To Stay With K8S or Not? That is The Question

In 2019, I was doing some consulting. Part of the engagement was for a multimillion dollar company that was growing quickly with locations across the US. This company utilizes software to serve their various business processes and operations such as order entry order processing, sales, workflow management, metrics, document management, appointment/resource scheduling, and customer communication.

In consulting with the CTO, I was tasked with planning the next phase of how their software applications would run on AWS. This was an interesting challenge due to a few reasons. 1) A great technical challenge, and 2) If we changed the platform stack, there would be implications on helping others understand the new processes.

The driving factors for the change was their existing server infrastructure was old, unmaintained, and unpatched. This meant there were security issues and a certain level of risk that needed to be addressed.

The existing setup was using Kubernetes, which historically worked pretty good for them, but not great. There were growing pains, and problems with self-managing the underlying infrastructure. The downside to running Kubernetes on your own (or self-managed), is all the underlying complexities to maintain, and this was problematic when it came to incident management. The existing workloads were running in AWS, but all being self-managed.

After careful consideration, and researching several options, I decided to utilize AWS Elastic Container Service (ECS) Fargate (I’ll call it just ‘Fargate’ from here on out, knowing you can also run Fargate on EKS). To put this more simply, unlike running Kubernetes on your own, Fargate allows you to run your software applications easily without having to manage so much on your own. Instead, Amazon manages the server infrastructure for you under the hood.

Probably the biggest factor of not recommending Kubernetes is that maintaining infrastructure at a low level, which is not a core-competency of the firm, and it didn’t make sense to maintain an overly complex system with ongoing significant operational costs with the requirements and use-cases the company had.

Why not stick with the status quo–Kubernetes and the self managed option? Because of the ongoing security and maintenance concerns. I would need to setup multiple environments to test effectively, and to do that in Kubernetes, while maintaining parity between environments is a large operational burden. I estimated that to build what was needed, and to maintain Kubernetes at the level we were looking at would have costed double than what Fargate would in operational time, and at least the same amount lost in opportunity costs where I could be automating other things for the customer. Also, there would be ongoing maintenance that would be a significant burden.
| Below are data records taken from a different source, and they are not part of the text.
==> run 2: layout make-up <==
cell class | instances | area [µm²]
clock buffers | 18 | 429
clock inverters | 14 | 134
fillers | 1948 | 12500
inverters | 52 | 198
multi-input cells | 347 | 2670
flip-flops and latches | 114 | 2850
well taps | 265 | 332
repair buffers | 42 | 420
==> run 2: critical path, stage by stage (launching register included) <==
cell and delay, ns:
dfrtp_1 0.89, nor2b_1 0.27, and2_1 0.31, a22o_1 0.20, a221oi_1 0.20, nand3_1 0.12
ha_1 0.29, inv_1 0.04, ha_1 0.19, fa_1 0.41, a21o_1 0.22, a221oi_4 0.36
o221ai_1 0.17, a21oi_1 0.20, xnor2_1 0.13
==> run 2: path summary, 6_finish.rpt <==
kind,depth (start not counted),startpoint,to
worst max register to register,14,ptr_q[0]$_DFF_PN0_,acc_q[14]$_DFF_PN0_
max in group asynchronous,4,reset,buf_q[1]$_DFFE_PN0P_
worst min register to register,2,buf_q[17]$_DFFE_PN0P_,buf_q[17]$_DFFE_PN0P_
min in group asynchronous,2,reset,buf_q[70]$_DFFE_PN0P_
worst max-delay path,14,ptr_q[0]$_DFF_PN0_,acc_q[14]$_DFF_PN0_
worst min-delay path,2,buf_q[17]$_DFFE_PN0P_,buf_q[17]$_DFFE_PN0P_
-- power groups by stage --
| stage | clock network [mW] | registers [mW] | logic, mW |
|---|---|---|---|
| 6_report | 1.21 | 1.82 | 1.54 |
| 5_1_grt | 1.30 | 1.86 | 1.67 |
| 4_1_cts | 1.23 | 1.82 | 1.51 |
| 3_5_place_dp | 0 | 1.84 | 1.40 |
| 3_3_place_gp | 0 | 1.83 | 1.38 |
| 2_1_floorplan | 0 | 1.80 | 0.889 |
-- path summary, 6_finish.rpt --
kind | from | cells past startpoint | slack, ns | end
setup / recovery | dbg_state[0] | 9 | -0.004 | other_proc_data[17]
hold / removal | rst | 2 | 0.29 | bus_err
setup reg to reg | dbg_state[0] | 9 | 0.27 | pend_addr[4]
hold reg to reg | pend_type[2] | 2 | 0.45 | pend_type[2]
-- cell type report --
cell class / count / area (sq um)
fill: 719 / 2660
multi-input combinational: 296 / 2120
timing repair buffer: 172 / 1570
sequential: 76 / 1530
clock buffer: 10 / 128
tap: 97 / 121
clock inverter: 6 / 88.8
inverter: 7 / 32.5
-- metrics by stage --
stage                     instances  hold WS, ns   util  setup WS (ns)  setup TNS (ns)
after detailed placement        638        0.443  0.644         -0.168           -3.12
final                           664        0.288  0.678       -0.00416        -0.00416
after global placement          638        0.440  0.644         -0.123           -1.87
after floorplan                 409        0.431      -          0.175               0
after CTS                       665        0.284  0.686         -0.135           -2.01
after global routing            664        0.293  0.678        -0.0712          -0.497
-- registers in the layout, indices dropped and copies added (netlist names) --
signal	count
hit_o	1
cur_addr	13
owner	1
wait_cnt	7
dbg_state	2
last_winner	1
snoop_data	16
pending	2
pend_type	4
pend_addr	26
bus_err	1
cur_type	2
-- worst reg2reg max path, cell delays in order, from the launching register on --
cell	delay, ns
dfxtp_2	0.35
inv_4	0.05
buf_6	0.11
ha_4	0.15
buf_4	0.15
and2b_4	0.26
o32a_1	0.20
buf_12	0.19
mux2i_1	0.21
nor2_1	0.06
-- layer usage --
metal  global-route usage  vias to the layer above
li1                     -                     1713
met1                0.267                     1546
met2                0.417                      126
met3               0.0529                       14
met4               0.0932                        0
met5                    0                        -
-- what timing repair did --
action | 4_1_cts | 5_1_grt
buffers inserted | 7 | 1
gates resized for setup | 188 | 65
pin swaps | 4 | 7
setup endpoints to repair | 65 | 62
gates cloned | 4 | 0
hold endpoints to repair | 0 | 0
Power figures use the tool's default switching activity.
I also considered a managed version of Kubernetes. AWS and other vendors provide a managed offering, which allows for more flexibility, but ECS Fargate provides powerful simplicity. The firm’s software that needed to run didn’t require much flexibility, so my recommendation to go with Fargate were warranted, and the tradeoffs were definitely worth it for this workload.
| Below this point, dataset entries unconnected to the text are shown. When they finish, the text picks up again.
### config.mk
export PLATFORM = sky130hd
export DESIGN_NAME = seq_mult
export DESIGN_NICKNAME = d
export VERILOG_FILES = /design/src/rtl/seq_mult.sv
export SDC_FILE = /design/constraint.sdc
export NUM_CORES = 1
export LEC_CHECK = 0
export ABC_AREA = 1
export CORE_AREA = 3 3 235 237
export DETAILED_ROUTE_END_ITERATION = 7
export DIE_AREA = 0 0 238 240
export GPL_TIMING_DRIVEN = 0
export PLACE_DENSITY = 0.62
export SLEW_MARGIN = 20
export SYNTH_ARGS = -nofsm -noshare
export SYNTH_HDL_FRONTEND = slang
export SYNTH_SLANG_ARGS = --single-unit
### constraint.sdc
create_clock -name clk -period 2.8 [get_ports clk]
set_input_delay 0.56 -clock clk [delete_from_list [all_inputs] [get_ports clk]]
set_output_delay 0.56 -clock clk [all_outputs]
set_load 0.02 [all_outputs]
### src/rtl/seq_mult.sv
// Iterative shift-add multiplier, BPC multiplier bits per cycle, signed/unsigned per op.
// Optional early termination on an exhausted multiplier: define SEQ_MULT_EARLY_TERM_EN.
module seq_mult #(
  parameter int SZ  = 32,
  parameter int BPC = 1
) (
  input  logic            clk,
  input  logic            _rst,
  input  logic [SZ-1:0]   a,
  input  logic [SZ-1:0]   b,
  input  logic            sgn,
  input  logic            start,
  output logic [2*SZ-1:0] res,
  output logic            ready,
  output logic            busy
);

  localparam int K  = SZ / BPC;
  localparam int CW = $clog2(K + 1);

  typedef enum logic [1:0] {
    S_IDLE,
    S_CALC,
    S_FIX
  } state_t;

  state_t          state_q, state_d;
  logic [2*SZ-1:0] areg_q, areg_d;
  logic [SZ-1:0]   mreg_q, mreg_d;
  logic [2*SZ-1:0] acc_q, acc_d;
  logic [CW-1:0]   cnt_q, cnt_d;
  logic            neg_q, neg_d;
  logic [2*SZ-1:0] res_q, res_d;
  logic            ready_q, ready_d;
  logic            busy_q, busy_d;

  logic [SZ-1:0]   a_abs, b_abs;
  logic [2*SZ-1:0] pp;
  logic            last_iter;
  logic            m_zero, m_next_zero;

  always_comb begin
    a_abs     = (sgn && a[SZ-1]) ? (~a + SZ'(1)) : a;
    b_abs     = (sgn && b[SZ-1]) ? (~b + SZ'(1)) : b;
    pp        = areg_q * {{(2*SZ-BPC){1'b0}}, mreg_q[BPC-1:0]};
    last_iter = (cnt_q == CW'(K - 1));
`ifdef SEQ_MULT_EARLY_TERM_EN
    // Skip remaining iterations once no multiplier bits are left to retire.
    m_zero      = (mreg_q == '0);
    m_next_zero = (mreg_q[SZ-1:BPC] == '0);
`else
    m_zero      = 1'b0;
    m_next_zero = 1'b0;
`endif
  end

  always_comb begin
    state_d = state_q;
    areg_d  = areg_q;
    mreg_d  = mreg_q;
    acc_d   = acc_q;
    cnt_d   = cnt_q;
    neg_d   = neg_q;
    res_d   = res_q;
    ready_d = ready_q;
    busy_d  = busy_q;
    case (state_q)
      S_IDLE: begin
        if (start) begin
          areg_d  = {{SZ{1'b0}}, a_abs};
          mreg_d  = b_abs;
          neg_d   = sgn & (a[SZ-1] ^ b[SZ-1]);
          acc_d   = '0;
          cnt_d   = '0;
          ready_d = 1'b0;
          busy_d  = 1'b1;
          state_d = S_CALC;
        end
      end
      S_CALC: begin
        if (!m_zero) begin
          acc_d  = acc_q + pp;
          areg_d = areg_q << BPC;
          mreg_d = mreg_q >> BPC;
          cnt_d  = cnt_q + CW'(1);
        end
        if (m_zero || m_next_zero || last_iter) state_d = S_FIX;
      end
      S_FIX: begin
        res_d   = neg_q ? (~acc_q + (2*SZ)'(1)) : acc_q;
        ready_d = 1'b1;
        busy_d  = 1'b0;
        state_d = S_IDLE;
      end
      default: state_d = S_IDLE;
    endcase
  end

  always_ff @(posedge clk) begin
    if (_rst) begin
      state_q <= S_IDLE;
      areg_q  <= '0;
      mreg_q  <= '0;
      acc_q   <= '0;
      cnt_q   <= '0;
      neg_q   <= 1'b0;
      res_q   <= '0;
      ready_q <= 1'b0;
      busy_q  <= 1'b0;
    end else begin
      state_q <= state_d;
      areg_q  <= areg_d;
      mreg_q  <= mreg_d;
      acc_q   <= acc_d;
      cnt_q   <= cnt_d;
      neg_q   <= neg_d;
      res_q   <= res_d;
      ready_q <= ready_d;
      busy_q  <= busy_d;
    end
  end

  assign res   = res_q;
  assign ready = ready_q;
  assign busy  = busy_q;

endmodule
I build a Proof of Concept for Fargate in the Summer of 2019, and by that Fall, I had proven it out. The time in between was understanding how Fargate was implemented, how to get it automated, and how to integrate it with other existing services. I also migrated their CI/CD pipeline over to GitHub actions. The initial lift and learning curve took some time, but after getting a working PoC, I was able to essentially copy and paste the configuration to enable the other needed environments, and put together a good plan in place to cut over to the new infrastructure.
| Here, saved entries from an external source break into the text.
==> src/rtl/sysctrl_pkg.sv <==
// rtl/sysctrl_pkg.sv - sysctrl command codes, status signature and host FSM states
package sysctrl_pkg;

    localparam logic [7:0] CMD_STATUS  = 8'h00;
    localparam logic [7:0] CMD_LEDS    = 8'h01;
    localparam logic [7:0] CMD_COLOR   = 8'h02;
    localparam logic [7:0] CMD_BUTTONS = 8'h03;
    localparam logic [7:0] CMD_CONFIG  = 8'h04;
    localparam logic [7:0] CMD_IRQ     = 8'h05;

    localparam logic [7:0] STATUS_SIG0 = 8'h5C;
    localparam logic [7:0] STATUS_SIG1 = 8'h42;

    typedef enum logic [2:0] {
        ST_IDLE,
        ST_SEND_CMD,
        ST_GAP,
        ST_SEND_BYTE,
        ST_CAPTURE,
        ST_DONE
    } host_state_e;

    // Payload counts above four are treated as four.
    function automatic logic [2:0] clamp_len(input logic [2:0] len);
        return (len > 3'd4) ? 3'd4 : len;
    endfunction

endpackage

==> src/rtl/sysctrl_host_pacer.sv <==
// rtl/sysctrl_host_pacer.sv - saturating gap counter, ticks on the last idle cycle of a gap
module sysctrl_host_pacer #(
    parameter int GAP_CYCLES = 3
) (
    input  logic clk,
    input  logic reset,
    input  logic run,
    output logic tick
);

    // A zero gap would allow back-to-back strobes, so it is raised to one.
    localparam logic [7:0] GAP_EFF = (GAP_CYCLES < 1)   ? 8'd1 :
                                     (GAP_CYCLES > 255) ? 8'd255 : 8'(GAP_CYCLES);

    logic [7:0] count;

    // Count cycles spent in the gap; restart from zero whenever the gap is left.
    always_ff @(posedge clk) begin
        if (reset || !run) begin
            count <= 8'd0;
        end else if (count != 8'hFF) begin
            count <= count + 8'd1;
        end
    end

    assign tick = run && (count == GAP_EFF - 8'd1);

endmodule

==> src/rtl/sysctrl_host.sv <==
// rtl/sysctrl_host.sv - sysctrl byte-protocol initiator; SYSCTRL_HOST_AUTO_IRQ_POLL_EN adds interrupt polling
module sysctrl_host
    import sysctrl_pkg::*;
#(
    parameter int GAP_CYCLES   = 3,
    parameter int POLL_HOLDOFF = 1024
) (
    input  logic        clk,
    input  logic        reset,
    input  logic        req_valid,
    output logic        req_ready,
    input  logic [7:0]  req_cmd,
    input  logic [2:0]  req_len,
    input  logic [31:0] req_data,
    output logic        rsp_valid,
    output logic [31:0] rsp_data,
    output logic        busy,
    output logic        data_in_strobe,
    output logic        data_in_start,
    output logic [7:0]  data_in,
    input  logic [7:0]  data_out,
    input  logic        int_out_n,
    output logic        irq_valid,
    output logic [7:0]  irq_status
);

    host_state_e state;
    logic [2:0]  len_q;
    logic [2:0]  idx_q;
    logic [31:0] data_q;
    logic        gap_tick;
    logic        is_poll;
    logic [4:0]  bit_idx;
    logic        last_byte;

    assign bit_idx   = {idx_q[1:0], 3'b000};
    assign last_byte = (idx_q + 3'd1) == len_q;

    sysctrl_host_pacer #(
        .GAP_CYCLES(GAP_CYCLES)
    ) u_pacer (
        .clk   (clk),
        .reset (reset),
        .run   (state == ST_GAP),
        .tick  (gap_tick)
    );

`ifdef SYSCTRL_HOST_AUTO_IRQ_POLL_EN
    logic [31:0] holdoff_q;
    logic        poll_due;

    assign poll_due = !int_out_n && (holdoff_q == 32'd0);

    // Holdoff between polls: starts expired, reloads when a poll frame finishes.
    always_ff @(posedge clk) begin
        if (reset) begin
            holdoff_q <= 32'd0;
        end else if (state == ST_DONE && is_poll) begin
            holdoff_q <= 32'(POLL_HOLDOFF);
        end else if (holdoff_q != 32'd0) begin
            holdoff_q <= holdoff_q - 32'd1;
        end
    end
`else
    logic unused_poll_inputs;
    assign unused_poll_inputs = int_out_n ^ POLL_HOLDOFF[0];
    assign is_poll    = 1'b0;
    assign irq_valid  = 1'b0;
    assign irq_status = 8'd0;
`endif

    // Frame sequencer: outputs are registered on entry to the state that shows them.
    always_ff @(posedge clk) begin
        if (reset) begin
            state          <= ST_IDLE;
            req_ready      <= 1'b1;
            rsp_valid      <= 1'b0;
            rsp_data       <= 32'd0;
            busy           <= 1'b0;
            data_in_strobe <= 1'b0;
            data_in_start  <= 1'b0;
            data_in        <= 8'd0;
            len_q          <= 3'd0;
            idx_q          <= 3'd0;
            data_q         <= 32'd0;
`ifdef SYSCTRL_HOST_AUTO_IRQ_POLL_EN
            is_poll        <= 1'b0;
            irq_valid      <= 1'b0;
            irq_status     <= 8'd0;
`endif
        end else begin
            rsp_valid      <= 1'b0;
            data_in_strobe <= 1'b0;
            data_in_start  <= 1'b0;
`ifdef SYSCTRL_HOST_AUTO_IRQ_POLL_EN
            irq_valid      <= 1'b0;
`endif
            case (state)
                ST_IDLE: begin
                    if (req_valid) begin
                        len_q          <= clamp_len(req_len);
                        data_q         <= req_data;
                        idx_q          <= 3'd0;
                        rsp_data       <= 32'd0;
                        req_ready      <= 1'b0;
                        busy           <= 1'b1;
                        data_in_strobe <= 1'b1;
                        data_in_start  <= 1'b1;
                        data_in        <= req_cmd;
                        state          <= ST_SEND_CMD;
`ifdef SYSCTRL_HOST_AUTO_IRQ_POLL_EN
                        is_poll        <= 1'b0;
                    end else if (poll_due) begin
                        len_q          <= 3'd1;
                        data_q         <= 32'd0;
                        idx_q          <= 3'd0;
                        req_ready      <= 1'b0;
                        busy           <= 1'b1;
                        data_in_strobe <= 1'b1;
                        data_in_start  <= 1'b1;
                        data_in        <= CMD_IRQ;
                        state          <= ST_SEND_CMD;
                        is_poll        <= 1'b1;
`endif
                    end
                end
                ST_SEND_CMD: begin
                    if (len_q == 3'd0) begin
                        rsp_valid <= !is_poll;
                        state     <= ST_DONE;
                    end else begin
                        state     <= ST_GAP;
                    end
                end
                ST_GAP: begin
                    if (gap_tick) begin
                        data_in_strobe <= 1'b1;
                        data_in        <= data_q[bit_idx +: 8];
                        state          <= ST_SEND_BYTE;
                    end
                end
                ST_SEND_BYTE: begin
                    state <= ST_CAPTURE;
                end
                ST_CAPTURE: begin
`ifdef SYSCTRL_HOST_AUTO_IRQ_POLL_EN
                    if (is_poll) begin
                        if (last_byte) begin
                            irq_valid  <= 1'b1;
                            irq_status <= data_out;
                        end
                    end else
`endif
                    rsp_data[bit_idx +: 8] <= data_out;
                    idx_q <= idx_q + 3'd1;
                    if (last_byte) begin
                        rsp_valid <= !is_poll;
                        state     <= ST_DONE;
                    end else begin
                        state     <= ST_GAP;
                    end
                end
                ST_DONE: begin
                    req_ready <= 1'b1;
                    busy      <= 1'b0;
                    state     <= ST_IDLE;
`ifdef SYSCTRL_HOST_AUTO_IRQ_POLL_EN
                    is_poll   <= 1'b0;
`endif
                end
                default: begin
                    state <= ST_IDLE;
                end
            endcase
        end
    end

endmodule

==> config.mk <==
export PLATFORM = sky130hd
export DESIGN_NAME = sysctrl_host
export DESIGN_NICKNAME = d
export VERILOG_FILES = /design/src/rtl/sysctrl_pkg.sv /design/src/rtl/sysctrl_host_pacer.sv /design/src/rtl/sysctrl_host.sv
export SDC_FILE = /design/constraint.sdc
export NUM_CORES = 1
export LEC_CHECK = 0
export BUFFER_PORTS_ARGS = -buffer_cell sky130_fd_sc_hd__buf_2
export CORE_MARGIN = 2
export CORE_UTILIZATION = 30
export DETAILED_ROUTE_END_ITERATION = 10
export RECOVER_POWER = 50
export SYNTH_ARGS = -nofsm -noshare
export SYNTH_HDL_FRONTEND = slang
export SYNTH_SLANG_ARGS = --single-unit
==> constraint.sdc <==
create_clock -name clk -period 3.6 [get_ports clk]
set_input_delay 0.9 -clock clk [delete_from_list [all_inputs] [get_ports clk]]
set_output_delay 0.9 -clock clk [all_outputs]
set_load 0.01 [all_outputs]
The result of the migration was now there was very little underlying infrastructure to maintain, and ongoing operational costs were significantly lower. All they really worry about now is updating Docker images. The CTO and I liked the setup so much, we started converting another large client of theirs. I followed up with the CTO in 2022 to see how things were going, and they have loved it. There is so little maintenance, and it has worked very well for them. I see them using it for at least 5 years, or until something even simpler comes along. This is one way how I have loved providing simple solutions to complex problems.